If a line in the data holds the string "syncQ", list it.
**********
$ cat src/rtl/ct_pkg.sv
package ct_pkg;
  localparam int CNT_W = 16;
  localparam int ADDR_W = 3;
  localparam int DATA_W = 8;

  localparam logic [ADDR_W-1:0] A_CTRL   = 3'd0;
  localparam logic [ADDR_W-1:0] A_STAT   = 3'd1;
  localparam logic [ADDR_W-1:0] A_CNT_HI = 3'd2;
  localparam logic [ADDR_W-1:0] A_CNT_LO = 3'd3;
  localparam logic [ADDR_W-1:0] A_REL_HI = 3'd4;
  localparam logic [ADDR_W-1:0] A_REL_LO = 3'd5;
  localparam logic [ADDR_W-1:0] A_CAP_HI = 3'd6;
  localparam logic [ADDR_W-1:0] A_CAP_LO = 3'd7;

  localparam logic [CNT_W-1:0] RESTART_VAL = 16'h0001;

  typedef struct packed {
    logic tick;
    logic capture;
    logic restart;
  } tmrStb_t;
endpackage

$ cat src/rtl/ct_ctrl.sv
module ct_ctrl
  import ct_pkg::*;
#(
  parameter int SYNC_STAGES = 2,
  parameter int PRE_W = 3
) (
  input  logic              clk,
  input  logic              rstN,
  input  logic              wrEn,
  input  logic [ADDR_W-1:0] wrAddr,
  input  logic [DATA_W-1:0] wrData,
  input  logic              timerIn,
  input  logic              cntAtReload,
  output tmrStb_t           stb,
  output logic [DATA_W-1:0] ctrlByte,
  output logic              timerEn,
  output logic              irq
);
  localparam int DIV_W = (1 << PRE_W) - 1;

  logic             enReg;
  logic             polReg;
  logic [PRE_W-1:0] preSel;
  logic [DIV_W-1:0] preCnt;
  logic [DIV_W-1:0] divMask;
  logic [SYNC_STAGES-1:0] syncQ;
  logic             prevQ;
  logic             syncNow;
  logic             riseHit;
  logic             fallHit;
  logic             edgeHit;
  logic             tickNow;

  // control register
  always_ff @(posedge clk) begin
    if (!rstN) begin
      enReg  <= 1'b0;
      polReg <= 1'b0;
      preSel <= '0;
    end else if (wrEn && wrAddr == A_CTRL) begin
      enReg  <= wrData[7];
      polReg <= wrData[6];
      preSel <= wrData[PRE_W-1:0];
    end
  end

  // input synchroniser chain
  generate
    for (genvar s = 0; s < SYNC_STAGES; s++) begin : g_sync
      always_ff @(posedge clk) begin
        if (!rstN) syncQ[s] <= 1'b0;
        else if (s == 0) syncQ[s] <= timerIn;
        else syncQ[s] <= syncQ[(s == 0) ? 0 : s-1];
      end
    end
  endgenerate

  assign syncNow = syncQ[SYNC_STAGES-1];

  always_ff @(posedge clk) begin
    if (!rstN) prevQ <= 1'b0;
    else prevQ <= syncNow;
  end

  assign riseHit = syncNow & ~prevQ;
  assign fallHit = ~syncNow & prevQ;
  assign edgeHit = polReg ? riseHit : fallHit;

  // prescaler: mask with the low preSel bits set
  generate
    for (genvar b = 0; b < DIV_W; b++) begin : g_mask
      assign divMask[b] = (b < int'(preSel));
    end
  endgenerate

  assign tickNow = enReg && ((preCnt & divMask) == divMask);

  always_comb begin
    stb.tick    = tickNow;
    stb.capture = enReg & edgeHit;
    stb.restart = tickNow & cntAtReload & ~(enReg & edgeHit);
  end

  always_ff @(posedge clk) begin
    if (!rstN) preCnt <= '0;
    else if (!enReg || stb.capture) preCnt <= '0;
    else preCnt <= preCnt + 1'b1;
  end

  always_ff @(posedge clk) begin
    if (!rstN) irq <= 1'b0;
    else irq <= stb.capture | stb.restart;
  end

  always_comb begin
    ctrlByte = '0;
    ctrlByte[7] = enReg;
    ctrlByte[6] = polReg;
    ctrlByte[PRE_W-1:0] = preSel;
  end

  assign timerEn = enReg;
endmodule

$ cat src/rtl/ct_datapath.sv
module ct_datapath
  import ct_pkg::*;
(
  input  logic              clk,
  input  logic              rstN,
  input  logic              wrEn,
  input  logic [ADDR_W-1:0] wrAddr,
  input  logic [DATA_W-1:0] wrData,
  input  logic [ADDR_W-1:0] rdAddr,
  input  logic [DATA_W-1:0] ctrlByte,
  input  tmrStb_t           stb,
  output logic [DATA_W-1:0] rdData,
  output logic              cntAtReload,
  output logic [CNT_W-1:0]  cntVal,
  output logic [CNT_W-1:0]  captVal,
  output logic              capFlag
);
  localparam int HI_LSB = CNT_W - DATA_W;

  logic [CNT_W-1:0] cntQ;
  logic [CNT_W-1:0] relQ;
  logic [CNT_W-1:0] capQ;
  logic             flagQ;
  logic             wrCntHi, wrCntLo, wrCapHi, wrCapLo;

  assign wrCntHi = wrEn && wrAddr == A_CNT_HI;
  assign wrCntLo = wrEn && wrAddr == A_CNT_LO;
  assign wrCapHi = wrEn && wrAddr == A_CAP_HI;
  assign wrCapLo = wrEn && wrAddr == A_CAP_LO;

  // counter: software write beats hardware update
  always_ff @(posedge clk) begin
    if (!rstN) cntQ <= '0;
    else if (wrCntHi) cntQ[CNT_W-1:HI_LSB] <= wrData;
    else if (wrCntLo) cntQ[DATA_W-1:0] <= wrData;
    else if (stb.capture || stb.restart) cntQ <= RESTART_VAL;
    else if (stb.tick) cntQ <= cntQ + 1'b1;
  end

  always_ff @(posedge clk) begin
    if (!rstN) relQ <= '0;
    else if (wrEn && wrAddr == A_REL_HI) relQ[CNT_W-1:HI_LSB] <= wrData;
    else if (wrEn && wrAddr == A_REL_LO) relQ[DATA_W-1:0] <= wrData;
  end

  // capture register: hardware capture beats software write
  always_ff @(posedge clk) begin
    if (!rstN) capQ <= '0;
    else if (stb.capture) capQ <= cntQ;
    else if (wrCapHi) capQ[CNT_W-1:HI_LSB] <= wrData;
    else if (wrCapLo) capQ[DATA_W-1:0] <= wrData;
  end

  always_ff @(posedge clk) begin
    if (!rstN) flagQ <= 1'b0;
    else if (stb.capture) flagQ <= 1'b1;
    else if (stb.restart) flagQ <= 1'b0;
  end

  assign cntAtReload = (cntQ == relQ);

  always_comb begin
    unique case (rdAddr)
      A_CTRL:   rdData = ctrlByte;
      A_STAT:   rdData = {{(DATA_W-1){1'b0}}, flagQ};
      A_CNT_HI: rdData = cntQ[CNT_W-1:HI_LSB];
      A_CNT_LO: rdData = cntQ[DATA_W-1:0];
      A_REL_HI: rdData = relQ[CNT_W-1:HI_LSB];
      A_REL_LO: rdData = relQ[DATA_W-1:0];
      A_CAP_HI: rdData = capQ[CNT_W-1:HI_LSB];
      A_CAP_LO: rdData = capQ[DATA_W-1:0];
      default:  rdData = '0;
    endcase
  end

  assign cntVal  = cntQ;
  assign captVal = capQ;
  assign capFlag = flagQ;
endmodule

$ cat src/rtl/capt_timer.sv
module capt_timer
  import ct_pkg::*;
#(
  parameter int SYNC_STAGES = 2,
  parameter int PRE_W = 3
) (
  input  logic        clk,
  input  logic        rstN,
  input  logic        wrEn,
  input  logic [2:0]  wrAddr,
  input  logic [7:0]  wrData,
  input  logic [2:0]  rdAddr,
  output logic [7:0]  rdData,
  input  logic        timerIn,
  output logic        irq
);
  tmrStb_t          stb;
  logic [7:0]       ctrlByte;
  logic             timerEn;
  logic             cntAtReload;
  logic [CNT_W-1:0] cntVal;
  logic [CNT_W-1:0] captVal;
  logic             capFlag;

  ct_ctrl #(.SYNC_STAGES(SYNC_STAGES), .PRE_W(PRE_W)) u_ctrl (
    .clk(clk), .rstN(rstN), .wrEn(wrEn), .wrAddr(wrAddr), .wrData(wrData),
    .timerIn(timerIn), .cntAtReload(cntAtReload), .stb(stb),
    .ctrlByte(ctrlByte), .timerEn(timerEn), .irq(irq)
  );

  ct_datapath u_dp (
    .clk(clk), .rstN(rstN), .wrEn(wrEn), .wrAddr(wrAddr), .wrData(wrData),
    .rdAddr(rdAddr), .ctrlByte(ctrlByte), .stb(stb), .rdData(rdData),
    .cntAtReload(cntAtReload), .cntVal(cntVal), .captVal(captVal),
    .capFlag(capFlag)
  );
endmodule

$ cat config.mk
export PLATFORM = sky130hd
export DESIGN_NAME = capt_timer
export DESIGN_NICKNAME = d
export VERILOG_FILES = /design/src/rtl/ct_pkg.sv /design/src/rtl/ct_ctrl.sv /design/src/rtl/ct_datapath.sv /design/src/rtl/capt_timer.sv
export SDC_FILE = /design/constraint.sdc
export NUM_CORES = 1
export LEC_CHECK = 0
export BUFFER_PORTS_ARGS = -buffer_cell sky130_fd_sc_hd__buf_2
export CELL_PAD_IN_SITES_DETAIL_PLACEMENT = 2
export CELL_PAD_IN_SITES_GLOBAL_PLACEMENT = 2
export CORE_MARGIN = 1.5
export CORE_UTILIZATION = 33
export DETAILED_ROUTE_END_ITERATION = 10
export PLACE_DENSITY_LB_ADDON = 0.3
export SETUP_SLACK_MARGIN = 0.2
export SLEW_MARGIN = 20
export SYNTH_ARGS = -nofsm -noshare
export SYNTH_HDL_FRONTEND = slang
export SYNTH_SLANG_ARGS = --single-unit
$ cat constraint.sdc
create_clock -name clk -period 2 [get_ports clk]
set_clock_uncertainty 0.1 [all_clocks]
set_input_delay 0.4 -clock clk [delete_from_list [all_inputs] [get_ports clk]]
set_output_delay 0.4 -clock clk [all_outputs]
set_load 0.02 [all_outputs]
==> impl_metrics.tcl, run 1 <==
set metrics [dict create \
    synthCells 459 \
    first_pass_grt_wire_length_um 34500 \
    critPathMaxFanout 3 \
    cts_h_tree_depth 3 \
    largest_family_of_logic_cells_by_synthesized_area "simple AND/OR/NAND/NOR gates" \
    synthesis.yosys.warnings 0 \
    grt_max_degree 35 \
    clk_path_buf_depth 2 \
    slew_violations 0 \
    num_vias 4780 \
    p_sw_share_pct 33.3 \
    end_kind "flop" \
    fp.dieArea_um2 12400 \
    stdcell_count 730 \
    top_level_ports 27 \
    cts_buf_count 9 \
    holdCritStartpoint "timerIn" \
    synth-compound-area-share_pct 22.2 \
    clkSinkCount 65 \
    fin_crit_sh_pct 114 \
    routedWlPerCell_um 37.3 \
    drtAntennaViolNets 0 \
    hpwlAfterDp_um 12900 \
    cts-root-buf "clkbuf_16" \
    setup_tns_ps -4150 \
    area_share_of_fa_ha_maj_cells_after_synthesis_pct 0.645 \
    switchingPower_mw 1.27 \
    synth.lib_cells_used.distinct 66 \
    rsz0062_at_grt "true" \
    layout_commonest_cell "buf_4" \
    p_clk_share_pct 42.2 \
    achievable-frequency_mhz 439 \
    syn_to_final_growth_pct 60.4 \
    globalRoute.busiestLayer "met2" \
    floorplan.core_area_um2 11400 \
    power_density_nw_per_um2 612 \
    flop_and_latch_count_out_of_synthesis 65 \
    drc 0 \
    number_of_global_route_vias_before_repair 5252 \
    numPortBuffers 26 \
    measured_slew_at_the_worst_slew_check_pin_ps 497 \
    critical_path_class "flop to flop" \
    dominantRegCellSynth "dfxtp_1" \
    grt_util_met1_pct 42.4 \
    power.sequential.fraction_pct 35.4 \
    grt.total_usage_pct 37.5 \
    chipHeight_um 111 \
    hold_class "input pin to flop" \
    status "finished with violations" \
    detailedPlace.worstSlack_ps -220 \
    layout.filler_cells 1141 \
    cts_tree "built" \
    power.internal_mw 2.54 \
    hold_vio_cnt_final 0 \
    gp_congestion 0.883 \
    floorplan.initialDensity_pct 34.0 \
    min_to "u_ctrl.syncQ[0]" \
    worst_hold_slack_ps 189 \
    layout.cell_area.non_filler_um2 6220 \
    grt_antenna_before_repair 1 \
    max-slew-margin-rel_pct 66.8 \
    drv.max_cap_violation_count 0 \
    clk_pin_slew_worst_paths_ps 70 \
    worst_r2r_endpoint "u_dp.cntVal[6]" \
    synth-simple-area-share_pct 23.1 \
    gr_met2_demand_resource_pct 65.0 \
    worst_vdd_rail_ir_drop_mv 1.01 \
    muxShareOfSynthArea_pct 10.0 \
    synth.net_count 479 \
    timing.critical_path.arrival_ps 2420 \
    drt_first_pass_iters 4 \
    fin_nets 602 \
    final_core_utilization_pct 54.5 \
    fin_ws_ps -278 \
    p_leak_nw 2.47 \
    grtUsageMet3_pct 6.04 \
    final_period_minus_worst_setup_slack_ps 2280 \
    hold_path_depth 2 \
    sequential_fraction_of_the_synthesis_area_pct 33.6 \
    row_count 39 \
    placed_instances 686 \
    r2r_cells 8 \
    globalRouteOverflowTotal 0 \
    die_w_um 111 \
    final_layout_size_suffix_gt1_share_pct 54.4 \
    critical_r2r_launch "u_dp.cntVal[3]" \
    synth_enable_flop_cells 0 \
    start_kind "flop" \
    final_cell_mix "buf_4 (81), nand2_1 (52), buf_6 (40)" \
    synthesis.area_um2 3880 \
    clock_insertion_delay_worst_skew_ps 370 \
    placed_area_um2 4770 \
    drt_iter0_markers 363 \
    total_power_mw 3.81 \
    synth-xor-area-share_pct 4.74 \
    violated_checks "setup timing" \
    post_synthesis_area_per_instance_um2 8.45 \
    r2r_setup_slack_ps -280 \
    vias_cell 6.55 \
    setup_violations 25 \
    required_ps 2140 \
    asyncSetResetFlopFracSynth_pct 0 \
    totalWireLength_um 27300 \
    power.combinational.fraction_pct 22.4 \
]
[how the worst max path moves through the flow]
| stage | slack (ps) | to | cells after the start | startpoint |
|---|---|---|---|---|
| after CTS | -170 | u_dp.cntVal[12] | 8 | u_dp.cntVal[11] |
| after global placement | -120 | rdData[6] | 6 | rdAddr[1] |
| after detailed placement | -220 | u_dp.cntVal[4] | 7 | u_dp.cntVal[5] |
| after floorplan | 40 | u_dp.cntVal[8] | 8 | u_dp.cntVal[0] |
| final | -280 | u_dp.cntVal[6] | 8 | u_dp.cntVal[3] |
| after global routing | -310 | u_dp.cntVal[5] | 8 | u_ctrl.preCnt[0] |
[cells by family after synthesis]
kind of cell,Yosys count
AND/OR/NAND/NOR,174
flip-flops,65
AO/OA/AOI/OAI,116
adder cells (fa/ha/maj),2
multiplexers,34
buffers and inverters,47
XOR/XNOR,21
[synthesized netlist by cell type, types with 5 or more instances]
cell type / number / area share [%]
mux2i_1: 23 / 5.9
and2_1: 6 / 0.97
nor2_1: 40 / 3.9
o22ai_1: 5 / 0.81
nand2_1: 55 / 5.3
dfxtp_1: 65 / 34
nor3_1: 5 / 0.65
xor2_1: 17 / 3.8
o21ai_0: 12 / 1.5
a22oi_1: 5 / 0.97
inv_1: 11 / 1.1
nand4_1: 8 / 1.3
buf_6: 5 / 1.5
a21oi_1: 26 / 3.4
a221oi_1: 6 / 1.4
a211oi_1: 18 / 3.5
buf_1: 5 / 0.48
and3_1: 5 / 0.81
buf_2: 7 / 0.90
clkbuf_1: 17 / 1.6
a32o_1: 6 / 1.5
nand3_1: 23 / 3.0
mux2_2: 8 / 2.3
[worst max-delay path, cell delays in order, from the launching register on]
cell,delay [ps]
dfxtp_2,350
xor2_2,210
nor4_4,370
nand4_1,210
buf_6,190
buf_6,120
a2111oi_4,310
nand3b_1,180
o311ai_2,120
[power groups by stage]
stage / Clock, mW / Sequential, mW / Combinational (mW)
finish: 1.61 / 1.35 / 0.853
global route: 1.64 / 1.35 / 0.867
CTS: 1.52 / 1.34 / 0.642
detailed placement: 0 / 1.37 / 0.515
global placement: 0 / 1.37 / 0.491
floorplan: 0 / 1.37 / 0.271
[repair_timing]
item / 4_1_cts / 5_1_grt
endpoints found under the setup margin: 42 / 42
buffers inserted: 16 / 11
hold buffers: 0 / 0
pin swaps: 23 / 44
resized for setup: 123 / 110
gates cloned: 0 / 1
[metal layers]
layer	up-vias	wire length (um)
li1	1932	-
met1	2418	10000
met2	280	13000
met3	150	1720
met4	0	2490
met5	-	0
[final cells by class]
cell class / instances / area (um2) / share of cell area, %
multi-input combinational: 347 / 3030 / 48.8
tap: 143 / 179 / 2.88
timing repair buffer: 146 / 1300 / 21.0
sequential: 65 / 1370 / 22.0
inverter: 13 / 60.1 / 0.966
antenna: 1 / 2.50 / 0.0402
clock buffer: 10 / 239 / 3.84
clock inverter: 5 / 31.3 / 0.503
[registers in the layout (all words and copies together) (netlist names), 3 cells and up]
| register | flops |
|---|---|
| u_ctrl.preCnt | 7 |
| u_dp.captVal | 16 |
| u_ctrl.preSel | 3 |
| u_dp.cntVal | 16 |
| u_dp.relQ | 16 |
No activity file was read; power rests on OpenSTA's default activity.
==> run 2: changes to the inputs <==
--- a/config.mk
+++ b/config.mk
@@ -12,6 +12,7 @@
 export CORE_UTILIZATION = 33
 export DETAILED_ROUTE_END_ITERATION = 10
 export PLACE_DENSITY_LB_ADDON = 0.3
+export REMOVE_ABC_BUFFERS = 1
 export SETUP_SLACK_MARGIN = 0.2
 export SLEW_MARGIN = 20
 export SYNTH_ARGS = -nofsm -noshare
==> run 2 against run 1 <==
The flow still finishes with violations (setup timing). First-iteration DRC count rose by 14%. Global-route usage fell by 1.9 points. Critical endpoint unchanged. Power rose by 3.5%. Worst hold slack improved by 24 ps. Critical path type unchanged. Setup slack got worse by 180 ps. Combinational power fell by 14%. Wire length fell by 8.2%. Via count rose by 0.82%. Flip-flop and latch count did not move. Sequential power barely moved. Largest power group unchanged.
==> impl_metrics.tcl, run 2 (synthesis gave the netlist of run 1 again) <==
set metrics [dict create \
    cts-root-buf "clkbuf_16" \
    violated_checks "setup timing" \
    critical_path_class "flop to flop" \
    gp_congestion 0.880 \
    p_sw_share_pct 31.2 \
    max-slew-margin-rel_pct 63.0 \
    grt_antenna_before_repair 0 \
    n_antenna_cell 0 \
    routedWlPerCell_um 34.0 \
    fin_ws_ps -463 \
    hold_class "input pin to flop" \
    grt_max_degree 24 \
    clk_pin_slew_worst_paths_ps 80 \
    drt_first_pass_iters 5 \
    placed_area_um2 4770 \
    end_kind "flop" \
    power.sequential.fraction_pct 34.3 \
    drc 0 \
    p_leak_nw 2.47 \
    grt.total_usage_pct 35.6 \
    row_count 39 \
    die_w_um 111 \
    switchingPower_mw 1.23 \
    r2r_cells 7 \
    power_density_nw_per_um2 648 \
    critPathMaxFanout 4 \
    drtAntennaViolNets 0 \
    final_period_minus_worst_setup_slack_ps 2460 \
    achievable-frequency_mhz 406 \
    power.combinational.fraction_pct 18.6 \
    required_ps 2130 \
    power.internal_mw 2.71 \
    hpwlAfterDp_um 12300 \
    fp.dieArea_um2 12400 \
    worst_vdd_rail_ir_drop_mv 0.631 \
    layout_commonest_cell "buf_4" \
    floorplan.core_area_um2 11400 \
    r2r_setup_slack_ps -460 \
    cts_h_tree_depth 3 \
    num_vias 4819 \
    fin_nets 608 \
    layout.cell_area.non_filler_um2 6090 \
    vias_cell 6.55 \
    critical_r2r_launch "u_dp.cntVal[1]" \
    syn_to_final_growth_pct 57.0 \
    cts_tree "built" \
    number_of_global_route_vias_before_repair 5117 \
    endpoint "u_dp.cntVal[6]" \
    slew_violations 0 \
    timing.critical_path.arrival_ps 2590 \
    critical_path_launch_point "u_dp.cntVal[1]" \
    totalWireLength_um 25000 \
    floorplan.initialDensity_pct 34.0 \
    rsz0062_at_grt "true" \
    clk_path_buf_depth 2 \
    clkSinkCount 65 \
    p_clk_share_pct 47.0 \
    top_level_ports 27 \
    measured_slew_at_the_worst_slew_check_pin_ps 554 \
    cts_buf_count 9 \
    globalRouteOverflowTotal 0 \
    drv.max_cap_violation_count 0 \
    first_pass_grt_wire_length_um 32900 \
    drt_iter0_markers 415 \
    setup_violations 24 \
    setup_tns_ps -5590 \
    hold_vio_cnt_final 0 \
    chipHeight_um 111 \
    final_layout_size_suffix_gt1_share_pct 52.3 \
    numPortBuffers 26 \
    status "finished with violations" \
    clock_insertion_delay_worst_skew_ps 370 \
    start_kind "flop" \
    worst_r2r_endpoint "u_dp.cntVal[6]" \
    final_cell_mix "buf_4 (98), nand2_1 (51), nor2_1 (38)" \
    fin_crit_sh_pct 123 \
]
[run 2: changes by cell type in the layout (fill, tap and decap cells not counted), sizes merged]
cell / delta
bufinv: +2
clkinvlp: +1
clkbuf: -3
diode: -1
clkinv: -1
buf: +8
[run 2: worst min-delay path by stage]
stage / start / endpoint / slack [ps] / cells past startpoint
global placement: u_ctrl.syncQ[0] / u_ctrl.syncNow / 330 / 1
detailed placement: u_ctrl.syncQ[0] / u_ctrl.syncNow / 330 / 1
floorplan: u_ctrl.syncQ[0] / u_ctrl.syncNow / 310 / 1
global route: timerIn / u_ctrl.syncQ[0] / 200 / 2
finish: timerIn / u_ctrl.syncQ[0] / 210 / 2
CTS: timerIn / u_ctrl.syncQ[0] / 170 / 2
[run 2: critical path, stage by stage (launching register included)]
cell and delay (ps):
dfxtp_2 360, xor2_2 200, nor4_2 440, nand4_1 210, buf_6 190, a2111oi_4 480
nand3b_1 200, o311ai_2 140
[run 2: power groups by stage]
| stage | registers (mW) | clock network, mW | logic [mW] |
|---|---|---|---|
| finish | 1.35 | 1.85 | 0.735 |
| global route | 1.35 | 1.89 | 0.751 |
| CTS | 1.35 | 1.77 | 0.585 |
| detailed placement | 1.37 | 0 | 0.483 |
| global placement | 1.37 | 0 | 0.464 |
| floorplan | 1.37 | 0 | 0.205 |
[run 2: repair_timing]
action                                 4_1_cts  5_1_grt
pin swaps                                   30       33
hold buffers                                 0        0
setup endpoints to repair                   26       34
endpoints found under the hold margin        0        0
setup buffers                               16       13
resized for setup                          135       71
[run 2: layout make-up]
| cell class | instances | area (um2) |
|---|---|---|
| Inverter | 13 | 55.1 |
| Clock inverter | 7 | 93.8 |
| Multi-Input combinational cell | 347 | 2900 |
| Sequential cell | 65 | 1350 |
| Timing Repair Buffer | 152 | 1280 |
| Tap cell | 143 | 179 |
| Fill cell | 1160 | 5330 |
| Clock buffer | 9 | 225 |
[run 2: stage by stage]
stage	hold slack [ps]	utilization, %	worst slack [ps]	power [mW]	std cells
floorplan	312	-	-1070	1.58	425
global placement	327	41.8	-265	1.83	691
detailed placement	327	41.8	-311	1.86	691
CTS	167	49.5	-170	3.70	723
global route	196	53.3	-445	4.00	736
finish	213	53.3	-463	3.94	736
[run 2: metal layers]
metal	vias up	track usage (%)	routed length [um]
li1	1945	-	-
met1	2476	41.6	9440
met2	279	59.8	12300
met3	119	6.70	1670
met4	0	23.0	1580
met5	-	0	0
==> run 3: changes to the inputs <==
--- a/config.mk
+++ b/config.mk
@@ -8,12 +8,14 @@
 export BUFFER_PORTS_ARGS = -buffer_cell sky130_fd_sc_hd__buf_2
 export CELL_PAD_IN_SITES_DETAIL_PLACEMENT = 2
 export CELL_PAD_IN_SITES_GLOBAL_PLACEMENT = 2
+export CORE_ASPECT_RATIO = 0.6
 export CORE_MARGIN = 1.5
 export CORE_UTILIZATION = 33
 export DETAILED_ROUTE_END_ITERATION = 10
 export PLACE_DENSITY_LB_ADDON = 0.3
 export REMOVE_ABC_BUFFERS = 1
 export SETUP_SLACK_MARGIN = 0.2
+export SKIP_CTS_REPAIR_TIMING = 1
 export SLEW_MARGIN = 20
 export SYNTH_ARGS = -nofsm -noshare
 export SYNTH_HDL_FRONTEND = slang
==> run 3 against run 2 <==
Power decreased by 7.0%. Critical path type unchanged. Sequential power is essentially flat. Combinational power up 6.4%. Non-clock buffer count is 7 lower. Design area fell by 2.7%. Critical path depth increased by 1. Clock power shrank 17%. Final cell count rose by 1.1%. First-iteration DRC count grew 6.3%. Global-route usage down 2.7 points. Worst hold slack got worse by 47 ps. Setup slack improved by 62 ps. The flow still finishes with violations (setup timing).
**********
• [Response to this task]:
  logic [SYNC_STAGES-1:0] syncQ;
        if (!rstN) syncQ[s] <= 1'b0;
        else if (s == 0) syncQ[s] <= timerIn;
        else syncQ[s] <= syncQ[(s == 0) ? 0 : s-1];
  assign syncNow = syncQ[SYNC_STAGES-1];
    min_to "u_ctrl.syncQ[0]" \
global placement: u_ctrl.syncQ[0] / u_ctrl.syncNow / 330 / 1
detailed placement: u_ctrl.syncQ[0] / u_ctrl.syncNow / 330 / 1
floorplan: u_ctrl.syncQ[0] / u_ctrl.syncNow / 310 / 1
global route: timerIn / u_ctrl.syncQ[0] / 200 / 2
finish: timerIn / u_ctrl.syncQ[0] / 210 / 2
CTS: timerIn / u_ctrl.syncQ[0] / 170 / 2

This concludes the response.